<file path="src/rtl/pwm_frame_pkg.sv">
package pwm_frame_pkg;

   typedef enum logic [1:0] {
      RX_IDLE = 2'd0,
      RX_DATA = 2'd1,
      RX_STOP = 2'd2
   } rx_state_e;

   // start bit plus stop bit around the payload
   localparam int FRAME_BITS_OVERHEAD = 2;

endpackage

</file>
<file path="src/rtl/pwm_word_rx.sv">
module pwm_word_rx
   import pwm_frame_pkg::*;
#(
   parameter int DATA_W    = 16,
   parameter bit MSB_FIRST = 1'b1
) (
   input  logic              clk,
   input  logic              rst_n,
   input  logic              run,
   input  logic              ser_in,
   output logic              upd_fire,
   output logic [DATA_W-1:0] upd_data
);

   localparam int IDX_W = $clog2(DATA_W + 1);
   localparam logic [IDX_W-1:0] LAST_IDX = IDX_W'(DATA_W - 1);

   rx_state_e         state;
   logic [IDX_W-1:0]  bit_idx;
   logic [DATA_W-1:0] shreg;
   logic [DATA_W-1:0] shreg_nxt;

   generate
      if (MSB_FIRST) begin : g_msb
         assign shreg_nxt = {shreg[DATA_W-2:0], ser_in};
      end else begin : g_lsb
         assign shreg_nxt = {ser_in, shreg[DATA_W-1:1]};
      end
   endgenerate

   always_ff @(posedge clk) begin
      if (!rst_n) begin
         state   <= RX_IDLE;
         bit_idx <= '0;
         shreg   <= '0;
      end else if (!run) begin
         state   <= RX_IDLE;
         bit_idx <= '0;
      end else begin
         unique case (state)
            RX_IDLE: begin
               bit_idx <= '0;
               if (ser_in) state <= RX_DATA;
            end
            RX_DATA: begin
               shreg <= shreg_nxt;
               if (bit_idx == LAST_IDX) begin
                  state <= RX_STOP;
               end else begin
                  bit_idx <= bit_idx + IDX_W'(1);
               end
            end
            RX_STOP: state <= RX_IDLE;
            default: state <= RX_IDLE;
         endcase
      end
   end

   // a word counts only when the stop bit is low
   assign upd_fire = run && (state == RX_STOP) && !ser_in;
   assign upd_data = shreg;

   a_r6_single_fire: assert property (@(posedge clk) disable iff (!rst_n)
      upd_fire |=> !upd_fire);

   a_r8_stop_low: assert property (@(posedge clk) disable iff (!rst_n)
      upd_fire |-> !ser_in);

endmodule

</file>
<file path="src/rtl/pwm_onbuf.sv">
module pwm_onbuf #(
   parameter int DATA_W = 16
) (
   input  logic              clk,
   input  logic              rst_n,
   input  logic              load_init,
   input  logic [DATA_W-1:0] init_val,
   input  logic              upd_fire,
   input  logic [DATA_W-1:0] upd_data,
   output logic [DATA_W-1:0] buf_val
);

   always_ff @(posedge clk) begin
      if (!rst_n) begin
         buf_val <= '0;
      end else if (load_init) begin
         buf_val <= init_val;
      end else if (upd_fire) begin
         buf_val <= upd_data;
      end
   end

   a_r7_hold_value: assert property (@(posedge clk) disable iff (!rst_n)
      (!load_init && !upd_fire) |=> $stable(buf_val));

endmodule

</file>
<file path="src/rtl/pwm_frame_core.sv">
module pwm_frame_core #(
   parameter int CNT_W     = 16,
   parameter int DATA_W    = 16,
   parameter int MIN_FRAME = 18
) (
   input  logic              clk,
   input  logic              rst_n,
   input  logic              en,
   input  logic [CNT_W-1:0]  frame_len,
   input  logic [DATA_W-1:0] init_on,
   input  logic [DATA_W-1:0] buf_val,
   output logic              starting,
   output logic              active,
   output logic              pwm_out,
   output logic              frame_pulse
);

   localparam logic [CNT_W-1:0] MIN_F = CNT_W'(MIN_FRAME);

   logic [CNT_W-1:0]  x_cnt;
   logic [CNT_W-1:0]  flen;
   logic [DATA_W-1:0] y_cnt;
   logic [CNT_W-1:0]  flen_eff;

   assign flen_eff = (frame_len < MIN_F) ? MIN_F : frame_len;
   assign starting = en && !active;

   always_ff @(posedge clk) begin
      if (!rst_n) begin
         active <= 1'b0;
         x_cnt  <= '0;
         y_cnt  <= '0;
         flen   <= MIN_F;
      end else if (!en) begin
         active <= 1'b0;
         x_cnt  <= '0;
         y_cnt  <= '0;
      end else if (!active) begin
         active <= 1'b1;
         x_cnt  <= '0;
         y_cnt  <= init_on;
         flen   <= flen_eff;
      end else if (x_cnt == flen) begin
         x_cnt  <= '0;
         y_cnt  <= buf_val;
      end else begin
         x_cnt  <= x_cnt + CNT_W'(1);
         if (y_cnt != '0) y_cnt <= y_cnt - DATA_W'(1);
      end
   end

   assign pwm_out     = (y_cnt != '0);
   assign frame_pulse = active && (x_cnt == '0);

   a_r2_count_bound: assert property (@(posedge clk) disable iff (!rst_n)
      active |-> (x_cnt <= flen));

   a_r2_min_length: assert property (@(posedge clk) disable iff (!rst_n)
      active |-> (flen >= MIN_F));

   a_r3_countdown: assert property (@(posedge clk) disable iff (!rst_n)
      (active && en && (x_cnt != flen) && (y_cnt != '0)) |=>
      (y_cnt == $past(y_cnt) - DATA_W'(1)));

   a_r5_first_load: assert property (@(posedge clk) disable iff (!rst_n)
      starting |=> (active && (y_cnt == $past(init_on)) && frame_pulse));

   a_r9_single_pulse: assert property (@(posedge clk) disable iff (!rst_n)
      frame_pulse |=> !frame_pulse);

   a_r10_idle_quiet: assert property (@(posedge clk) disable iff (!rst_n)
      !active |-> (!pwm_out && !frame_pulse));

endmodule

</file>
<file path="src/rtl/pwm_frame_engine.sv">
module pwm_frame_engine
   import pwm_frame_pkg::*;
#(
   parameter int CNT_W     = 16,
   parameter int DATA_W    = 16,
   parameter bit MSB_FIRST = 1'b1
) (
   input  logic              clk,
   input  logic              rst_n,
   input  logic              en,
   input  logic [CNT_W-1:0]  frame_len,
   input  logic [DATA_W-1:0] init_on,
   input  logic              ser_in,
   output logic              pwm_out,
   output logic              frame_pulse
);

   localparam int WORD_LEN = DATA_W + FRAME_BITS_OVERHEAD;

   generate
      if (DATA_W < 2) begin : g_bad_data
         $error("pwm_frame_engine: DATA_W must be at least 2");
      end
      if (CNT_W < $clog2(WORD_LEN + 1)) begin : g_bad_cnt
         $error("pwm_frame_engine: CNT_W cannot hold the minimum frame");
      end
   endgenerate

   logic              starting;
   logic              active;
   logic              upd_fire;
   logic [DATA_W-1:0] upd_data;
   logic [DATA_W-1:0] buf_val;

   pwm_word_rx #(
      .DATA_W    (DATA_W),
      .MSB_FIRST (MSB_FIRST)
   ) u_rx (
      .clk      (clk),
      .rst_n    (rst_n),
      .run      (active && en),
      .ser_in   (ser_in),
      .upd_fire (upd_fire),
      .upd_data (upd_data)
   );

   pwm_onbuf #(
      .DATA_W (DATA_W)
   ) u_buf (
      .clk       (clk),
      .rst_n     (rst_n),
      .load_init (starting),
      .init_val  (init_on),
      .upd_fire  (upd_fire),
      .upd_data  (upd_data),
      .buf_val   (buf_val)
   );

   pwm_frame_core #(
      .CNT_W     (CNT_W),
      .DATA_W    (DATA_W),
      .MIN_FRAME (WORD_LEN)
   ) u_core (
      .clk         (clk),
      .rst_n       (rst_n),
      .en          (en),
      .frame_len   (frame_len),
      .init_on     (init_on),
      .buf_val     (buf_val),
      .starting    (starting),
      .active      (active),
      .pwm_out     (pwm_out),
      .frame_pulse (frame_pulse)
   );

   a_r1_reset_quiet: assert property (@(posedge clk)
      !rst_n |=> (!pwm_out && !frame_pulse));

   a_r6_start_after_en: assert property (@(posedge clk) disable iff (!rst_n)
      (frame_pulse && !$past(active)) |-> $past(en));

endmodule

</file>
=-=-=-=-=
→ **PROBLEM TO WORK ON**
How many lines of the listing include the string "error"? Answer with the number alone.

→ **TASK ANSWER**
2